As admissions director at a school for dyslexic students, I open my interviews by asking prospective parents to describe their children. I always expect to hear heartfelt stories about struggles, frustration, lack of self-esteem. What I have begun to really listen to, however, are the descriptors parents use when they talk about their children’s personalities and make-up. These words and phrases are truly telling about the kind of people their children are growing to be.
The number one characteristic that parents use to describe their children is empathetic. They say things like, “He’s always the one to look out for other children who aren’t included,” or “She is a friend to everyone.” So often I hear parents say that their dyslexic child is “an old soul” or “wise beyond his years.”
This certainly holds true in our classrooms. Here at our school, we ask children to do the very things that are the hardest for them, all day long. They struggle to read, spell, and write. The days are long and the work arduous. What I was most surprised by as a classroom teacher, however, was the abundance of care and support that our students show for each other.
Before coming to us, our students were often forced to read aloud in front of others. Pretty terrifying task if you can’t read. There you are in front of all your peers, running the almost certain risk of humiliation. Our children have learned school can be a very difficult place, full of pitfalls each and every day.
When I taught my reading groups, I was stunned to see that the most dysfluent readers were the first ones to volunteer to read. Every time. Even more surprising was the fact that their fellow students sat patiently while the “poorest” readers struggled through each passage. If you’ve never listened to a struggling reader read aloud, you won’t know how very easily the meaning of a passage is lost. Most of our children love to hear stories, but their patience while listening to their peers is very impressive, and the empathy they show is heart-warming.

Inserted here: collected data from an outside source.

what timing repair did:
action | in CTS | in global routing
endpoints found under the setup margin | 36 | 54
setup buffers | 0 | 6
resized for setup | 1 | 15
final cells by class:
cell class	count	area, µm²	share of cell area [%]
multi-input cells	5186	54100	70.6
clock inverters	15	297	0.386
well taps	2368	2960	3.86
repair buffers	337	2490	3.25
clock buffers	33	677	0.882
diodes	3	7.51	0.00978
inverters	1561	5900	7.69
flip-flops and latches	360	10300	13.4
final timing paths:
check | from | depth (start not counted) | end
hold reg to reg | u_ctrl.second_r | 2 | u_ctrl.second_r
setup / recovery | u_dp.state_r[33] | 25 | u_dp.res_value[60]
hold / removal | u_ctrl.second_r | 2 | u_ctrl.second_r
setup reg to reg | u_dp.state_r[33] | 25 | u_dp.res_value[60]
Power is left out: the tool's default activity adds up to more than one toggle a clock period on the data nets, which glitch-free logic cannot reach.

Is empathy inherent in the psychological make-up of dyslexics? I couldn’t say . . . I doubt it. It is more likely that this empathy is a learned response to the world that has handed these children a dose of humility. Dyslexics learn from a very early age that they struggle mightily with something that most people find simple. Could this be the root of their strong empathy for their fellow humans? Sounds possible to me. Pretty great people, wouldn’t you say? The world is lucky to have them.